[Start of section]

==> src/pc_cfg.svh <==
////////////////////////////////////////
// build-time constants for the PC stage and timer
// include wherever the interrupt count or timer map is needed
////////////////////////////////////////
`ifndef PC_CFG_SVH
`define PC_CFG_SVH

// interrupt sources, timer sits at index 0
`define PC_NUM_IRQ 3

// timer register map, one wishbone word address bit
`define PC_TMR_ADR_COUNT 1'b0
`define PC_TMR_ADR_CMP   1'b1

// value the compare register takes out of reset
`define PC_TMR_CMP_RST 32'hffff_ffff

`endif

==> src/pc_pkg.sv <==
////////////////////////////////////////
// shared types for the PC subsystem
// import with pc_pkg::* in module headers
////////////////////////////////////////
`include "pc_cfg.svh"

package pc_pkg;

	// word address, bits 31:2 of a byte address
	typedef logic [31:2] pc_t;

	// command bundle coming back from execute
	typedef struct packed {
		logic jmp_condition;
		pc_t  jmp_adr;
		logic ecall_condition;
		logic cmd_ecall;
		logic cmd_ebreak;
		logic cmd_mret;
	} ex_cmd_t;

	// csr values the stage needs, owned elsewhere
	typedef struct packed {
		pc_t  mtvec;
		pc_t  mepc;
		logic rmie;
	} csr_view_t;

	// one bit per interrupt source
	typedef logic [`PC_NUM_IRQ-1:0] irq_vec_t;

	// wishbone classic, master to slave
	typedef struct packed {
		logic        cyc;
		logic        stb;
		logic        we;
		logic        adr;
		logic [31:0] dat;
	} wb_req_t;

	// wishbone classic, slave to master
	typedef struct packed {
		logic        ack;
		logic [31:0] dat;
	} wb_rsp_t;

endpackage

[End of section]

Activity ▸ Wherever the word "stage" turns up in a line of the listing, that line counts; report the total as a lone number.

Exercise response ▸ 2